TASK — Only the lines from the start of the entries up to and including the line with "4 : seg = 7'b1001100;" should be written out, exactly as they stand.

INPUT MATERIAL —

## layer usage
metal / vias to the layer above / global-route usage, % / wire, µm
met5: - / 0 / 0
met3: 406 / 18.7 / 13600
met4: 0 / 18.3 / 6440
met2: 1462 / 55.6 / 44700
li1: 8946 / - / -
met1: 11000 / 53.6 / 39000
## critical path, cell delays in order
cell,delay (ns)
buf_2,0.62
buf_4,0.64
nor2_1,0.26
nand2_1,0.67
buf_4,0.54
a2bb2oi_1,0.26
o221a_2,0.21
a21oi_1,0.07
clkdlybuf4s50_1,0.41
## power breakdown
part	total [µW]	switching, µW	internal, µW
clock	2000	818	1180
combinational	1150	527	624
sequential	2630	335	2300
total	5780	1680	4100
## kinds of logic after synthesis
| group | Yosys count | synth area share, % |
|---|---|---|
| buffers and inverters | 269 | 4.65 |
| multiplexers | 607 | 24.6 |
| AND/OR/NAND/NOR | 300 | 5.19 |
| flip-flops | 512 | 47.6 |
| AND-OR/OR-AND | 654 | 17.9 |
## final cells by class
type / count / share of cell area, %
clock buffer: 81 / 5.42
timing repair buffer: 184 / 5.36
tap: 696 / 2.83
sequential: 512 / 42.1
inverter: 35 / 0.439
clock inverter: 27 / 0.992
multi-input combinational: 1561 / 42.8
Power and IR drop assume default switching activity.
### /design/flow/design.v
module mux4(A,B, C, D, Sel, Y);
	input [3:0] A;
	input [3:0] B;
	input [3:0] C;
	input [3:0] D;
	input [1:0] Sel;
	output [3:0] Y;
	reg [3:0] Y;
	always @ (Sel)
	begin
		case (Sel)
		2'b00: Y = A; 
		2'b01: Y = B;
		2'b10: Y = C;
		2'b11: Y = D;
		endcase
	end
endmodule
module BCD7Seg(bcd, seg);
    input [3:0] bcd;  
    output [6:0] seg;
    reg [6:0] seg;
    always @(bcd)
    begin
        case (bcd)  
            0 : seg = 7'b0000001;
            1 : seg = 7'b1001111;
            2 : seg = 7'b0010010;
            3 : seg = 7'b0000110;
            4 : seg = 7'b1001100;
            5 : seg = 7'b0100100;
            6 : seg = 7'b0100000;
            7 : seg = 7'b0001111;
            8 : seg = 7'b0000000;
            9 : seg = 7'b0000100;
            default : seg = 7'b1111111; 
        endcase
    end
endmodule
module SPIComms_top (clk, sck, mosi, cs, selOut, seg);
	input clk;
	input sck;
	input mosi;
	input cs;
	output [6:0] seg;
	output [3:0] selOut;
	wire [15:0] dataOut;
	wire [15:8] binary = dataOut[15:8];
	wire [7:0] binary2 = dataOut[7:0];
	wire rdy;
	wire [23:0] clk_out;
	wire [1:0] displaySel;
	wire [3:0] Y;
	wire [3:0] bcdA;
	wire [3:0] bcdB;
	wire [3:0] bcdC;
	wire [3:0] bcdD;
	clkDiv clkThread(.clk_in(clk), .clk_out(clk_out));
	SPI_Module SPIThread(.clk(clk), .sck(sck), .mosi(mosi), .cs(cs), .input_shiftreg(dataOut), .done(rdy));
	Bin2BCD bcdThread(.binary(binary), .thousands(bcdD), .hundreds(bcdC));
	Bin2BCD_2 bcd2Thread(.binary(binary2), .tens(bcdB), .ones(bcdA));
	rotateDisplay rotateThread(.clk(clk_out[10]), .cnt(displaySel), .selOut(selOut));
	mux4 muxThread(.A(bcdA), .B(bcdB), .C(bcdC), .D(bcdD), .Sel(displaySel), .Y(Y));
	BCD7Seg segThread(.bcd(Y), .seg(seg));
endmodule
module SPI_Module(clk, sck, mosi, cs, input_shiftreg, done);
	input clk;  
	input sck;  
	input mosi;  
	input cs;  
	output [15:0] input_shiftreg;  
	output done;  
	reg [2:0] sck_record;  
	always @(posedge clk)
	sck_record <= { sck_record[1:0], sck};
	reg [2:0] cs_record;  
	always @(posedge clk)
	cs_record <= { cs_record[1:0], cs};
	reg current_state;
	reg [3:0] bitcounter;
	reg [15:0] input_shiftreg;
	always @(posedge clk) begin
		if (cs_record[2:1] == 2'b01) begin  
			current_state <= 0;  
			bitcounter <=0;
		end else if (cs_record[2:1] == 2'b10) begin	 
			bitcounter <= 0;  
			current_state <= 1;  
		end else if (current_state == 1'b1 && sck_record[2:1] == 2'b01) begin
			input_shiftreg = input_shiftreg << 1;
			input_shiftreg[0] = mosi;
			bitcounter <= bitcounter + 1;
			if (bitcounter == 16)  
				current_state <= 0;
		end else begin
			input_shiftreg <= input_shiftreg;
		end
	end
	wire done = (bitcounter == 16);
endmodule
module Bin2BCD(binary, thousands, hundreds);
input [7:0] binary;
output [3:0] thousands;
output [3:0] hundreds;
reg [3:0] thousands;
reg [3:0] hundreds;
integer i;
always @ (binary)
begin
	thousands = 0;
	hundreds = 0;
for (i= 7; i>=0; i=i-1)
	begin
		if (thousands >= 5)
		thousands = thousands + 3;
		if (hundreds >= 5)
		hundreds = hundreds + 3;
		thousands = thousands << 1;
		thousands[0] = hundreds[3];
		hundreds = hundreds << 1;
		hundreds[0] = binary[i];
   end
end
endmodule
module Bin2BCD_2(binary, tens, ones);
input [7:0] binary;
output [3:0] tens;
output [3:0] ones;
reg [3:0] tens;
reg [3:0] ones;
integer i;
always @ (binary)
begin
	tens = 0;
	ones = 0;
for (i= 7; i>=0; i=i-1)
	begin
		if (tens >= 5)
		tens = tens+ 3;
		if (ones >= 5)
		ones = ones + 3;
		tens = tens << 1;
		tens[0] = ones[3];
		ones = ones << 1;
		ones[0] = binary[i];
   end
end
endmodule
module clkDiv(clk_in, clk_out);
	input clk_in;
	output [23:0] clk_out;
	reg [23:0] clk_out = 23'd0;
	always @(posedge clk_in)
		begin 
			clk_out <= clk_out + 23'd1;  
		end
endmodule
module rotateDisplay (clk, cnt, selOut);
input clk;
output [1:0] cnt;
output [3:0] selOut;
reg [3:0] selOut;
reg [1:0] cnt = 2'b00;
always @ (posedge clk)
begin 
	cnt <= cnt + 1'b1;
end
always @(cnt)
begin
	case (cnt)
	2'b00: selOut = 4'b1110;  
	2'b01: selOut = 4'b1101;  
	2'b10: selOut = 4'b1011;  
	2'b11: selOut = 4'b0111;  
	endcase 
end
endmodule
### /design/flow/run.sh
#!/bin/bash
# OpenROAD 26Q1-2900-gdf79404cd8, Yosys 0.63+post, stock flow scripts
make -C /OpenROAD-flow-scripts/flow DESIGN_CONFIG=/design/flow/config.mk WORK_HOME=/design/flow/orfs finish
### /design/flow/config.mk
export PLATFORM = sky130hd
export DESIGN_NAME = SPIComms_top
export DESIGN_NICKNAME = SPIComms_top
export VERILOG_FILES = /design/flow/design.v
export SDC_FILE = /design/flow/constraint.sdc
export NUM_CORES = 4
export LEC_CHECK = 1
export CORE_UTILIZATION = 50
### /design/flow/constraint.sdc
current_design SPIComms_top

set clk_period 9.5
set clk_io_pct 0.2

create_clock -name clk0 -period $clk_period [get_ports {clk}]

set non_clock_inputs [all_inputs -no_clocks]
set_input_delay [expr $clk_period * $clk_io_pct] -clock clk0 $non_clock_inputs
set_output_delay [expr $clk_period * $clk_io_pct] -clock clk0 [all_outputs]
==> deck_impl_summary.md <==
Physical Implementation Snapshot

Synthesis
  • Post-synthesis cell area: 0.003655 mm²
  • Yosys Instances: 401
  • Top logic family: AND-OR/OR-AND gates
  • Top_reg_cell synth: dfxtp_1
  • Post-synth area hogs: ha_1 (13%), edfxtp_1 (13%), dfxtp_1 (11%), inv_1 (3.7%), xnor2_1 (3.4%)
  • Mux share: 6.915%
  • Area share, top type: 13.35%
  • Chip Area, Yosys: 0.003655 mm²
  • Post-synth ARST share: 0%
  • Post-Syn Area per Cell: 9.114 µm²
  • Yosys warns: 7
  • Post-synth top area cell: ha_1
  • Post-synthesis sequential area ratio: 24.10%
  • Simple share: 18.01%
  • Post-synth cell types: 90
  • Yosys reg bits: 36
  • Cells after Synth: 401
  • Ao+oa area frac: 26.26%
  • XOR/XNOR Area Share: 5.683%
  • Number of enable flip-flop cells: 16
  • Adder share: 13.35%

Setup path
  • Slowest cell on crit path: edfxtp_1
  • Max Fanout on Critical Path: 8
  • Worst Setup Path Type: flip-flop to output pin
  • CP arrival: 7110 ps
  • Max incr delay on CP: 410 ps
  • Critical path startpoint category: flip-flop
  • CP endpoint kind: output pin
  • Crit path DRT: 7600 ps

Finish
  • Area growth syn-to-layout: 10.61%
  • Share of layout cells above drive strength 1: 15.07%
  • Post-route cell area: 0.004043 mm²
  • Filler cells: 595

GRT
  • Total grt overflow: 0
  • Antenna violations before repair: 0
  • Vias in the first global route: 2636
  • Pin count of the biggest net entering global routing: 17
  • First-pass GRT wire length: 12390 µm
  • All-Layer GR Usage: 20.67%

Drt
  • Via Count: 2998
  • Wirelength, routed: 7301 µm
  • Via/cell ratio: 5.833
  • WL per Instance: 14.20 µm
  • Ant. Diodes: 0
  • Initial DRT Pass Iterations: 4
  • Initial detailed-routing violation count: 102
  • DRC errors left: 0
  • Routed Antenna Nets: 0

Power
  • Total chip power: 414.7 µW
  • Maximum VDD drop: 0.08179 mV
  • Lkg Pwr: 1.653 nW
  • PwrDens: 102.6 mW/mm²

Clock network
  • Htree depth: 2
  • Bufs on Longest Clock Path: 2
  • CTS tree: yes
  • CTS root buf: clkbuf_8
  • Hold_buf cts: 0
  • Reg clk slew, reported paths: 70 ps
  • TritonCTS Buffers: 5
  • Clk ins delay skew pair: 280 ps

STA
  • Minimum clock period after layout: 9014 ps
  • Final tally of hold violations: 0
  • Register pins left without a clock: 2
  • Slew margin rel.: 47.79%
  • Fmax: 110.9 MHz
  • Worst-Margin Slew: 782.6 ps
  • Hold Slack: 329.1 ps
  • Number of unconstrained endpoints: 6
  • Final Skew: 4.207 ps
  • Final period util: 94.88%
  • Final setup fails: 0
  • Setup TNS: 0 ps
  • Final Max Slew Viols: 0

Worst hold path
  • Hold Path Class: flip-flop to flip-flop

Floorplan
  • Io pins: 15
  • Die width: 87.50 µm
  • Die area: 0.007655 mm²
  • FP Util: 52.63%
  • Core box area: 0.006944 mm²
  • Die Height: 87.50 µm
  • Row cnt: 30

Placed design
  • HPWL Detailed: 5615 µm
  • Dpl cell area: 0.003854 mm²
  • Port buffer count: 14
  • RD Place Congestion: 0.8763

Flow run
  • Number of OpenROAD warnings: 46
  • Maxcap violations: 0

Outcome
  • Status: complete, no violations
[final timing paths]
check / end / slack [ps] / start / cells after the start
worst max register to register: SPIThread.input_shiftreg[11] / 7770 / SPIThread.cs_record[1] / 3
worst min-delay path: SPIThread.sck_record[1] / 330 / SPIThread.sck_record[0] / 0
worst min register to register: SPIThread.sck_record[1] / 330 / SPIThread.sck_record[0] / 0
worst max-delay path: seg[3] / 490 / SPIThread.input_shiftreg[6] / 32
[sequential cells by signal (all words and copies together) (netlist names)]
signal,count
SPIThread.cs_record,3
SPIThread.current_state,1
SPIThread.input_shiftreg,16
SPIThread.sck_record,3
clkThread.clk_out,11
rotateThread.cnt,2
[routing by layer]
metal,routed length (µm),vias to the layer above,GRT usage (%)
met1,3945,1389,34.44
met5,0,-,0
met3,262,4,3.077
met2,3059,60,29.90
met4,34,0,1.490
li1,-,1545,-
[cells in the final DEF (no fill, tap or decap), drive strengths merged, types with 8 or more instances in the layout]
cell	instances
nand2	19
inv	39
nand2b	9
xnor2	16
nand3	14
dfxtp	20
mux2i	13
clkdlybuf4s50	14
a211oi	9
nor3	8
nor2	26
o21ai	21
a21oi	20
ha	39
edfxtp	16
[layout make-up]
cell class / instances / area, µm² / area share, %
Multi-Input combinational cell: 316 / 2624 / 64.90
Inverter: 39 / 146.4 / 3.621
Timing Repair Buffer: 19 / 177.7 / 4.395
Sequential cell: 36 / 880.8 / 21.79
Clock buffer: 6 / 82.58 / 2.043
Tap cell: 96 / 120.1 / 2.971
Clock inverter: 2 / 11.26 / 0.2786
[timing repair]
action / CTS / global route
gates resized: 2 / 11
pin swaps: 0 / 2
buffers inserted: 0 / 5
endpoints found under the setup margin: 7 / 7
gates cloned: 0 / 0
[logic make-up after synthesis]
group | Yosys count
XOR/XNOR | 22
adder cells (fa/ha/maj) | 39
multiplexers | 20
flip-flops | 36
AND-OR/OR-AND | 117
buffers and inverters | 49
AND/OR/NAND/NOR | 118
[metrics by stage]
stage | std cells | util [%] | setup slack (ps)
floorplan | 401 | - | 1352
global placement | 501 | 55.50 | 414.2
detailed placement | 501 | 55.50 | 218.2
CTS | 509 | 56.97 | 49.42
global route | 514 | 58.22 | -60.99
finish | 514 | 58.22 | 486.0
[cell usage after synthesis, types with 4 or more instances]
library cell,count
mux2_2,4
mux2i_1,11
o221ai_1,4
inv_1,36
xor2_1,6
a21oi_1,18
a211oi_1,8
edfxtp_1,16
nand2b_1,8
dfxtp_1,20
o21ai_0,14
nand4_1,6
and3_1,5
a211o_1,4
or3_1,4
o211ai_1,7
xnor2_1,14
ha_1,39
nor2b_1,7
nand2_1,19
o21ai_1,6
o211a_1,4
nand3_1,14
nor2_1,25
nor3_1,8
[power breakdown]
part	switching, mW	internal (mW)
clock	0.0517	0.0584
sequential	0.00333	0.156
combinational	0.0722	0.0727
[worst max-delay path, delay by kind of cell, from the launching register on]
family / cells / cell delay, ps
compound gates: 9 / 2060
fa+ha+maj: 7 / 1680
flops: 1 / 410
simple gates: 6 / 1170
xor+xnor: 4 / 660
buf+inv: 6 / 850
No activity file was given, so power comes from the tool's default toggle rates.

WRITTEN ANSWER —
## layer usage
metal / vias to the layer above / global-route usage, % / wire, µm
met5: - / 0 / 0
met3: 406 / 18.7 / 13600
met4: 0 / 18.3 / 6440
met2: 1462 / 55.6 / 44700
li1: 8946 / - / -
met1: 11000 / 53.6 / 39000
## critical path, cell delays in order
cell,delay (ns)
buf_2,0.62
buf_4,0.64
nor2_1,0.26
nand2_1,0.67
buf_4,0.54
a2bb2oi_1,0.26
o221a_2,0.21
a21oi_1,0.07
clkdlybuf4s50_1,0.41
## power breakdown
part	total [µW]	switching, µW	internal, µW
clock	2000	818	1180
combinational	1150	527	624
sequential	2630	335	2300
total	5780	1680	4100
## kinds of logic after synthesis
| group | Yosys count | synth area share, % |
|---|---|---|
| buffers and inverters | 269 | 4.65 |
| multiplexers | 607 | 24.6 |
| AND/OR/NAND/NOR | 300 | 5.19 |
| flip-flops | 512 | 47.6 |
| AND-OR/OR-AND | 654 | 17.9 |
## final cells by class
type / count / share of cell area, %
clock buffer: 81 / 5.42
timing repair buffer: 184 / 5.36
tap: 696 / 2.83
sequential: 512 / 42.1
inverter: 35 / 0.439
clock inverter: 27 / 0.992
multi-input combinational: 1561 / 42.8
Power and IR drop assume default switching activity.
### /design/flow/design.v
module mux4(A,B, C, D, Sel, Y);
	input [3:0] A;
	input [3:0] B;
	input [3:0] C;
	input [3:0] D;
	input [1:0] Sel;
	output [3:0] Y;
	reg [3:0] Y;
	always @ (Sel)
	begin
		case (Sel)
		2'b00: Y = A; 
		2'b01: Y = B;
		2'b10: Y = C;
		2'b11: Y = D;
		endcase
	end
endmodule
module BCD7Seg(bcd, seg);
    input [3:0] bcd;  
    output [6:0] seg;
    reg [6:0] seg;
    always @(bcd)
    begin
        case (bcd)  
            0 : seg = 7'b0000001;
            1 : seg = 7'b1001111;
            2 : seg = 7'b0010010;
            3 : seg = 7'b0000110;
            4 : seg = 7'b1001100;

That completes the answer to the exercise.